Говорили на днях о Сперанском, не в гостиной, потому что Е.А. Карамзина сохраняет о нем добрую память за то, что с ним был хорош ее муж, который, впрочем, не разделял его идей. Пушкин назвал графа Сперанского поповичем, превратившимся в лютеранского пастора. А Полетика сказал на это:
– Это законник, начавший свое поприще семинаристом. Семинарист был напичкан идеями протестантов, а законник – идеями мартинистов, и это отозвалось на его своде законов.
Полетика сказал, что Чаадаев, этот Брут-Перикл, превращается во французского эмигранта, на что Пушкин заметил:
– Он честный и порядочный человек, и я его очень люблю. Но это Алкивиад, находящий счастье в удовлетворении своего честолюбия. Быть может, это еще счастье, что честолюбие может ублаготворить сорокалетнего человека. Можно позавидовать ему.
Полетика сказал:
– У Чаадаева есть что-то удовлетворенное даже в лице.
Пушкин отвечал:
– Вид у него самодовольный, но, в сущности, он не таков; только он видит в Москве такое множество лиц менее образованных и менее начитанных, чем он сам, что это дает ему тон учителя, так как он знает в сто раз больше, чем те, кого он постоянно видит. В этом отношении он немножко Чацкий, он путешествовал в то время, как другие не двигались с места; он путешествовал больше других и в области книг. Уж, конечно, не «Телескоп», не «Телеграф» и не «Московские обозрения» могут служить ему литературным развлечением. У него есть несколько друзей, и когда Тургенев бывает в Москве, он доволен. Желал бы я знать, чего ради он водворился на берегах Москвы и Яузы.
Полетика отвечал:
– Быть первым в деревне вместо того, чтобы быть вторым в Риме, не это ли причина? В Петербурге он не был бы единственным салонным оратором. В Москве во все времена существовал свой патентованный оратор…
…Пушкин, как и Байрон, очень любит Книгу Иова и восхищался раз славянским текстом (действительно прекрасным) в присутствии одной дамы, которую это коробило и которая сказала ему:
– Вы говорите о слоге. Признаюсь, я нахожу это недостойным православного. Не это важно в Писании, и, по-моему, кощунство сметь (sic) говорить о слоге.

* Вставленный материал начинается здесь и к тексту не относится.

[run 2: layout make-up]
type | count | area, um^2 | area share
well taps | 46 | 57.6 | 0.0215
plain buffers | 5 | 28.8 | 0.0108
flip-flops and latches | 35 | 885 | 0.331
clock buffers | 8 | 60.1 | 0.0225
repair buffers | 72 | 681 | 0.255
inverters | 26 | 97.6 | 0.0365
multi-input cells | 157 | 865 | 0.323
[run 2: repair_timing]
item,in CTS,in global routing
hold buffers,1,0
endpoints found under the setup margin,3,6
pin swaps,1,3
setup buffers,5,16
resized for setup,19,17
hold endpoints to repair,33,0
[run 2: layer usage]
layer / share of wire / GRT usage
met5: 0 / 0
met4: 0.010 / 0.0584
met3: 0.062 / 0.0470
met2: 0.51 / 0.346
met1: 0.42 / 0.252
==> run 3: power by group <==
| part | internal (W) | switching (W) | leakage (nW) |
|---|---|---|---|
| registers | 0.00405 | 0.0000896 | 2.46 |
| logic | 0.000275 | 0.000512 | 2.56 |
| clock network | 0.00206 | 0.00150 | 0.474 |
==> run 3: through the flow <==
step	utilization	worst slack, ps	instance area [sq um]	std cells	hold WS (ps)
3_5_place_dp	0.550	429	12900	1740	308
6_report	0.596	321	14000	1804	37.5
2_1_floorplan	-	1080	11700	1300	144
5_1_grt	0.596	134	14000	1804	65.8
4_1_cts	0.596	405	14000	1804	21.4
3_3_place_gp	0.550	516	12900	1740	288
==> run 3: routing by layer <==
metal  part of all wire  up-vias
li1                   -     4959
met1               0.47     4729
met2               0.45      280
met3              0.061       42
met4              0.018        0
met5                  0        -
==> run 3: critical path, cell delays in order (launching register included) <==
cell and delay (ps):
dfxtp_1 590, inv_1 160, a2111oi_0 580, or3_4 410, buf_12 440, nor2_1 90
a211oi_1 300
File: src/rtl/audio_interp_feeder_pkg.sv
// audio_interp_feeder_pkg: shared audio widths, volume unity, midscale and ramp state encoding
package audio_interp_feeder_pkg;
  localparam int AUDIO_W = 16;
  localparam int VOL_W = 7;
  localparam int VOL_UNITY = 64;
  localparam logic [AUDIO_W-1:0] MIDSCALE = 16'h8000;
  typedef enum logic {IDLE, RAMP} state_t;
endpackage

File: src/rtl/audio_vol_scale.sv
// audio_vol_scale: clamped volume multiply, then offset-binary conversion with a one-clock strobe
module audio_vol_scale
  import audio_interp_feeder_pkg::*;
(
  input  logic                      clk,
  input  logic                      reset,
  input  logic                      in_valid,
  input  logic signed [AUDIO_W-1:0] in_sample,
  input  logic [VOL_W-1:0]          volume,
  output logic [AUDIO_W-1:0]        out_sample,
  output logic                      out_strobe
);
  localparam int PW = AUDIO_W + VOL_W;
  localparam int SH = $clog2(VOL_UNITY);
  logic [VOL_W-1:0] vol;
  logic signed [PW-1:0] product;
  logic [AUDIO_W-1:0] scaled;
  logic scaled_valid;
  assign vol = volume > VOL_W'(VOL_UNITY) ? VOL_W'(VOL_UNITY) : volume;
  assign product = PW'(in_sample) * PW'($signed({1'b0, vol}));
  always_ff @(posedge clk or posedge reset) begin
    if (reset) begin
      scaled <= '0;
      scaled_valid <= 1'b0;
      out_sample <= MIDSCALE;
      out_strobe <= 1'b0;
    end else begin
      scaled_valid <= in_valid;
      out_strobe <= scaled_valid;
      if (in_valid) scaled <= AUDIO_W'(product >>> SH);
      if (scaled_valid) out_sample <= scaled ^ MIDSCALE;
    end
  end
endmodule

File: src/rtl/audio_interp_feeder.sv
// audio_interp_feeder: linear interpolation between mixer samples, one volume-scaled DAC value per PWM frame
module audio_interp_feeder
  import audio_interp_feeder_pkg::*;
#(
  parameter int LOG2_STEPS = 5,
  parameter int TICK_DIV   = 32
) (
  input  logic               clk,
  input  logic               reset,
  input  logic               in_valid,
  output logic               in_ready,
  input  logic [AUDIO_W-1:0] in_sample,
  input  logic [VOL_W-1:0]   volume,
  output logic [AUDIO_W-1:0] out_sample,
  output logic               out_strobe,
  output logic               underrun
);
  localparam int AW = AUDIO_W + 1 + LOG2_STEPS;
  localparam int CW = TICK_DIV > 1 ? $clog2(TICK_DIV) : 1;
  state_t state;
  logic [CW-1:0] cnt;
  logic [LOG2_STEPS-1:0] step;
  logic pending, tick, last, advance, load, interp_valid;
  logic signed [AUDIO_W-1:0] hold, start, target, interp, interp_r;
  logic signed [AUDIO_W:0] delta;
  logic signed [AW-1:0] acc, acc_nx;
  assign in_ready = !pending;
  assign tick = cnt == CW'(TICK_DIV - 1);
  assign last = &step;
  assign advance = tick && state == RAMP;
  assign load = tick && pending && (state == IDLE || last);
  assign acc_nx = acc + {{LOG2_STEPS{delta[AUDIO_W]}}, delta};
  // the final step lands on target exactly so no truncation residue carries into the next ramp
  assign interp = last ? target : start + AUDIO_W'(acc_nx >>> LOG2_STEPS);
  always_ff @(posedge clk or posedge reset) begin
    if (reset) begin
      state <= IDLE;
      cnt <= '0;
      step <= '0;
      pending <= 1'b0;
      hold <= '0;
      start <= '0;
      target <= '0;
      delta <= '0;
      acc <= '0;
      interp_r <= '0;
      interp_valid <= 1'b0;
      underrun <= 1'b0;
    end else begin
      cnt <= tick ? '0 : cnt + 1'b1;
      interp_valid <= advance;
      pending <= !load && (pending || in_valid);
      if (in_valid && !pending) hold <= in_sample;
      if (advance) begin
        interp_r <= interp;
        acc <= acc_nx;
        step <= step + 1'b1;
        if (last && !pending) begin
          underrun <= 1'b1;
          state <= IDLE;
        end
      end
      if (load) begin
        start <= target;
        delta <= {hold[AUDIO_W-1], hold} - {target[AUDIO_W-1], target};
        target <= hold;
        acc <= '0;
        step <= '0;
        state <= RAMP;
      end
    end
  end
  audio_vol_scale u_vol (
    .clk(clk),
    .reset(reset),
    .in_valid(interp_valid),
    .in_sample(interp_r),
    .volume(volume),
    .out_sample(out_sample),
    .out_strobe(out_strobe)
  );
endmodule
File: config.mk
export PLATFORM = sky130hd
export DESIGN_NAME = audio_interp_feeder
export DESIGN_NICKNAME = d
export VERILOG_FILES = /design/src/rtl/audio_interp_feeder_pkg.sv /design/src/rtl/audio_vol_scale.sv /design/src/rtl/audio_interp_feeder.sv
export SDC_FILE = /design/constraint.sdc
export NUM_CORES = 1
export LEC_CHECK = 0
export ABC_AREA = 1
export CELL_PAD_IN_SITES_DETAIL_PLACEMENT = 1
export CELL_PAD_IN_SITES_GLOBAL_PLACEMENT = 1
export CORE_MARGIN = 4
export CORE_UTILIZATION = 40
export DETAILED_ROUTE_END_ITERATION = 10
export HOLD_SLACK_MARGIN = 0.1
export PLACE_DENSITY_LB_ADDON = 0.1
export SYNTH_ARGS = -nofsm -noshare
export SYNTH_HDL_FRONTEND = slang
export SYNTH_SLANG_ARGS = --single-unit
File: constraint.sdc
create_clock -name clk -period 7.7 [get_ports clk]
set_input_delay 1.925 -clock clk [delete_from_list [all_inputs] [get_ports clk]]
set_output_delay 1.925 -clock clk [all_outputs]
set_load 0.01 [all_outputs]
Yosys cells after proc, flatten, opt, wreduce, memory -nomap -nowiden
Index checks and enable logic that the tools add are counted.

Bits in registers: 151. Input port bits: 26. Output and inout port bits: 19. Word-level logic and storage cells: 51.

Add/sub/neg operators: 5. Multiply operators: 1. $lt $le $gt $ge: 1. Equality and inequality tests: 1. Mux-type cells: 10. Bitwise operators: 2. Reduce and logical (&&, ||, !) cells: 15.

Operator list (count): 2-to-1 mux 22 bit (2); adder 22 bit (1); multiplier 16 x 8 -> 22 bit (1); subtractor 16 x 16 -> 17 bit (1); adder 16 bit (1); 2-to-1 mux 16 bit (1); 2-to-1 mux 5 bit (3); adder 5 x 1 -> 5 bit (second input constant) (2); > comparator 7 bit (second input constant) (1); 2-to-1 mux 7 bit (1); logical AND 1 bit (6); == test 5 bit (second input constant) (1); AND reduction 5 bit (1); AND reduction 2 bit (2); nonzero test 2 bit (2); 2-to-1 mux 1 bit (3); zero test 1 bit (2); logical OR 1 bit (2); inverter 1 bit (2).

Depth between registers and ports, before layout
Depth after elaboration: 5. Gate-level depth with buffers: 27. Depth with buffers taken out: 27.

Cells and area by module
Synthesis repeated with hierarchy kept, for this count alone.

Cells, all modules: 1554. Area total of the unflattened synthesis: 12258.0 µm².

Modules (own cells, without submodules): audio_interp_feeder (times used 1, cells an instance 860, area an instance 7020.5 µm², seq. area each 2902.8 µm²); audio_vol_scale (times used 1, cells an instance 694, area an instance 5237.5 µm², seq. area each 852.1 µm²).

Worst setup path before layout
OpenSTA, ideal clock, no wires.

Path kind: input port to flip-flop. From: input volume[4]. To: register u_vol.scaled[15]. Library setup time: 0.117 ns. Arrival: 5.966 ns. Data required time: 7.583 ns. Slack: 1.617 ns. Stages on the path: 23. Path buffers: 0. Cell sequence: nor2_1 nand3_1 nand2_2 nand2_1 clkinv_1 nand2_1 fa_1 inv_1 fa_1 fa_1 inv_1 fa_1 inv_1 ha_1 a21oi_1 o21ai_0 inv_1 o21ai_0 a21oi_1 nand2_1 or2_1 nand3_1 nand2_1.

Word-level cells in the longest chain between the ends: 3.

Ends and longest elaborated chain: start: declaration (line audio_interp_feeder.sv:13) `input logic [VOL_W-1:0] volume,`; > comparator 7 bit (line audio_vol_scale.sv:19) `assign vol = volume > VOL_W'(VOL_UNITY) ? VOL_W'(VOL_UNITY) : volume;`; 2-to-1 mux 7 bit * (line audio_vol_scale.sv:19); multiplier 16 x 8 -> 22 bit * (line audio_vol_scale.sv:20) `assign product = PW'(in_sample) * PW'($signed({1'b0, vol}));`; end signal: assignment (line audio_vol_scale.sv:30) `if (in_valid) scaled <= AUDIO_W'(product >>> SH);`; end: declaration (line audio_vol_scale.sv:17) `logic [AUDIO_W-1:0] scaled;`.

Mark *: on every way between the ends. The rest lies on a longest branch, timed or not. A chain may end at the register's enable or synchronous reset.

Worst setup path in the final report
From: input volume[6]. To: register u_vol.scaled[11].

Same word-level chain as after synthesis.

==> results.md <==
* Final Setup Violations at 0
* CP Buf/Inv Count at 6
* GRT Overall Usage at 22.2%
* Die area at 33400 um2
* Vias per inst at 5.09
* Yosys reg bits at 150
* Max Slew Vio Count at 0
* Synth async-reset ratio at 100%
* Routed WL at 35200 um
* Setup TNS at 0 ns
* Max FO, Critical Path at 10
* Final Hold Viols at 0
* Initial core utilization at 40.8%
* Critical R2R Launch: interp_r[15]
* Routed vias at 10100
* R2R setup slack at 2.89 ns
* H-tree levels at 4
* Post-route insts no fill at 1977
* R2R Path End: u_vol.scaled[15]
* Area of the multi-input gates at 7310 um2
* Dpl cells at 1949
* ANT cells at 0
* Critical path depth in cells at 23
* Post-layout nets at 1783
* Gpl congestion at 0.894
* Register-to-Register Path Depth at 21
* Period utilization at 91.1%
* CTS tree: done
* CTS Hold Buffers Added at 0
* CP Launch Point: volume[6]
* Die X at 183 um
* Worst path most repeated cell: nand2_1
* Synth Cell Area at 12200 um2
* Fill cells at 3640
* Post-DP HPWL at 28600 um
* Core area at 29900 um2
* Max VDD drop at 0.168 mV
* Sequential fraction of the synthesis area at 30.8%
* IO Port Bufs at 44
* Std cell rows at 63
* Later-pin clock latency in the skew report at 0.44 ns
* Critical path, cell by cell: clkdlybuf4s50_1, nand2_2, nand2_1, clkinv_1, nand2_1, fa_1, inv_1, fa_1, fa_1, inv_1, fa_1, inv_1, ha_1, nand2_1, nor2_1, inv_1, nor3_1, a21o_1, nand2_1, nand2_1, nand2_1, nand3_1, o21ai_0
* CP delay by family, top: adder cells
* Status: complete, no violations
* P&R area growth vs syn at 11.6%
* Post-synthesis cell type count at 61
* First-pass GRT wire length at 58200 um
* # clock sinks at 150
* Routed WL per cell at 17.8 um
* Hold Path Stages at 1
* Synth Area per Inst at 7.94 um2
* IO Pins at 45
* Post-synth EDFFs at 0
* YS warnings at 0
* Drc violations at 0
* Synth Flop Type: dfrtp_1
* Post-CTS setup buffers at 0
* CP max stage delay at 0.74 ns
* Slowest cell on the critical path: clkdlybuf4s50_1
* Crit Path Category: input pin to register
* DRT Pass-1 Iters at 4
* LEAKAGE at 7.16 nW
* Minimum clock period at 7.02 ns
* Grt total ovfl at 0
* Worst-path clk slew at 0.06 ns
* P per Cell Area at 147 nW/um2
* Sequential cell area at 3750 um2
* F_max at 0.143 GHz
* Endpoint class of the critical path: register
* DRT iter0 DRCs at 353
* Clock root buffer: clkbuf_16
* Max-cap viol count at 0
* HP Class: register to register
* Relative slew slack at 28.6%
* CTS buffer count at 17
* Layout cells sized above 1 at 6.11%
* Post-DRT Antenna Nets at 0
* Synth Instances at 1536
* Tightest Pin Transition at 1.07 ns
* Critical Path Start Type: input pin
* RSZ-0062 raised after global routing: false
* Skew final at 0.0116 ns
* Critical Path AT at 7.32 ns
* Synth Net Count at 1741
* Initial antenna violation count at 0
* Bufs on Longest Clock Path at 2
* Worst Path Required at 8.00 ns
* Chip height at 183 um
* CTS resizes at 0
* Number of global-route vias before repair at 11200
* Largest net degree at the start of global routing at 93
* CP endpoint: u_vol.scaled[11]
[through the flow]
step                      hold slack (ns)  worst slack [ns]  util [%]  total power [mW]  area, um2
final                               0.450             0.683      45.6              2.00      13600
after global routing                0.494             0.260      45.6              2.11      13600
after CTS                           0.453             0.688      45.6              2.02      13600
after detailed placement            0.444             0.211      43.8              1.23      13100
after global placement              0.448             0.295      43.8              1.22      13100
after floorplan                     0.406              1.62         -              1.12      12200
[kinds of logic (layout without fill, tap and decap cells)]
logic type               after synthesis  count (layout)  share of synthesized area (%)
AND/OR/NAND/NOR                      608             608                           20.9
buffers and inverters                298             349                           9.37
AO/OA/AOI/OAI                        260             260                           12.4
adder cells (fa/ha/maj)              179             179                           23.5
flip-flops                           150             150                           30.8
XOR/XNOR                              40              40                           3.00
multiplexers                           1               1                         0.0923
[layer usage]
metal,up-vias,track usage (%),wire [um]
met3,49,3.45,699
met1,4964,26.5,15300
met5,-,0,0
met4,0,6.90,893
li1,4933,-,-
met2,117,40.8,18400
[area by class of cell]
cell class / count / area share [%]
sequential: 150 / 27.6
clock inverter: 5 / 0.386
clock buffer: 23 / 3.44
multi-input combinational: 1088 / 53.7
tap: 390 / 3.59
timing repair buffer: 55 / 3.84
inverter: 266 / 7.41
[sequential cells by signal, summed over array words and instances, names as in the netlist, 5 cells and up]
| signal | count |
|---|---|
| acc | 21 |
| cnt | 5 |
| delta | 17 |
| hold | 16 |
| interp_r | 16 |
| start | 16 |
| step | 5 |
| target | 16 |
| u_vol.out_sample | 16 |
| u_vol.scaled | 16 |
[report_power, final]
group | internal [mW] | switching, mW
Combinational | 0.128 | 0.244
Clock | 0.452 | 0.328
Sequential | 0.821 | 0.0236
Total | 1.40 | 0.595
[how the worst min path moves through the flow]
| stage | from | end | slack [ns] |
|---|---|---|---|
| floorplan | u_vol.scaled[15] | u_vol.out_sample[15] | 0.41 |
| global placement | cnt[0] | cnt[0] | 0.45 |
| detailed placement | cnt[0] | cnt[0] | 0.44 |
| CTS | cnt[0] | cnt[0] | 0.45 |
| global route | u_vol.out_sample[1] | u_vol.out_sample[1] | 0.49 |
| finish | cnt[0] | cnt[0] | 0.45 |
[synthesized netlist by cell type, types with 2 or more instances]
| cell type | instances | area (um2) |
|---|---|---|
| a211oi_1 | 2 | 15.0 |
| a21o_1 | 7 | 52.6 |
| a21oi_1 | 92 | 460 |
| a21oi_2 | 5 | 43.8 |
| a22o_1 | 9 | 78.8 |
| a31oi_1 | 5 | 31.3 |
| and2_1 | 6 | 37.5 |
| buf_1 | 3 | 11.3 |
| buf_2 | 6 | 30.0 |
| clkbuf_1 | 21 | 78.8 |
| clkinv_1 | 4 | 15.0 |
| dfrtp_1 | 149 | 3730 |
| fa_1 | 83 | 1660 |
| ha_1 | 96 | 1200 |
| inv_1 | 254 | 953 |
| inv_2 | 7 | 26.3 |
| nand2_1 | 357 | 1340 |
| nand2_2 | 19 | 119 |
| nand3_1 | 52 | 260 |
| nand3_2 | 3 | 30.0 |
| nand3b_1 | 5 | 37.5 |
| nand4_1 | 10 | 62.6 |
| nor2_1 | 134 | 503 |
| nor2_2 | 3 | 18.8 |
| nor2_4 | 2 | 22.5 |
| nor3_1 | 7 | 35.0 |
| nor4_1 | 2 | 12.5 |
| o21a_1 | 4 | 30.0 |
| o21ai_0 | 99 | 495 |
| o21ai_1 | 5 | 25.0 |
| o21ai_2 | 6 | 52.6 |
| o21bai_1 | 5 | 37.5 |
| o221ai_1 | 4 | 35.0 |
| o22ai_1 | 2 | 12.5 |
| o31ai_1 | 2 | 15.0 |
| or2_1 | 2 | 12.5 |
| or2_2 | 3 | 18.8 |
| xnor2_1 | 21 | 184 |
| xor2_1 | 17 | 149 |
| xor2_2 | 2 | 32.5 |
[cell usage in the layout (no fill, tap or decap), types with 3 or more instances in the layout]
| cell | netlist | final |
|---|---|---|
| a21o_1 | 7 | 7 |
| a21oi_1 | 92 | 92 |
| a21oi_2 | 5 | 5 |
| a22o_1 | 9 | 9 |
| a31oi_1 | 5 | 5 |
| and2_1 | 6 | 6 |
| buf_4 | 1 | 11 |
| clkbuf_1 | 21 | 4 |
| clkbuf_16 | 0 | 17 |
| clkdlybuf4s50_1 | 0 | 44 |
| clkinv_1 | 4 | 4 |
| clkinv_2 | 0 | 3 |
| dfrtp_1 | 149 | 149 |
| fa_1 | 83 | 83 |
| ha_1 | 96 | 96 |
| inv_1 | 254 | 253 |
| inv_2 | 7 | 7 |
| nand2_1 | 357 | 357 |
| nand2_2 | 19 | 19 |
| nand3_1 | 52 | 51 |
| nand3_2 | 3 | 3 |
| nand3b_1 | 5 | 5 |
| nand4_1 | 10 | 10 |
| nor2_1 | 134 | 134 |
| nor2_2 | 3 | 3 |
| nor3_1 | 7 | 7 |
| o21a_1 | 4 | 4 |
| o21ai_0 | 99 | 99 |
| o21ai_1 | 5 | 5 |
| o21ai_2 | 6 | 6 |
| o21bai_1 | 5 | 5 |
| o221ai_1 | 4 | 4 |
| or2_2 | 3 | 3 |
| xnor2_1 | 21 | 21 |
| xor2_1 | 17 | 17 |
No activity file was read; power rests on OpenSTA's default activity.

Поэт Глинка, мистический поэт, которого Пушкин прозвал справедливым Аристидом, видя, что Пушкин улыбнулся, вмешался в разговор.
– Вы находите это кощунственным, – сказал он, – не вижу – почему? Вы точно кальвинисты, у которых и церкви не красивы. Вы предпочли бы, чтоб книги Священного Писания были дурно написаны? Когда автор их вдохновенный человек, как Моисей, неизвестный автор Книги Иова, Давид, Соломон, Пророки, Евангелисты, Апостол Павел, – можно сказать, что они красноречивы. Люди со вкусом могут признавать это и искать в них вдохновенья. Разве не поэма первые главы Луки?[276] Спросите-ка поэта, что он об этом думает.
– Действительно, – отвечал Пушкин, – есть поэмы без рифм, и есть много стихов без поэзии[277].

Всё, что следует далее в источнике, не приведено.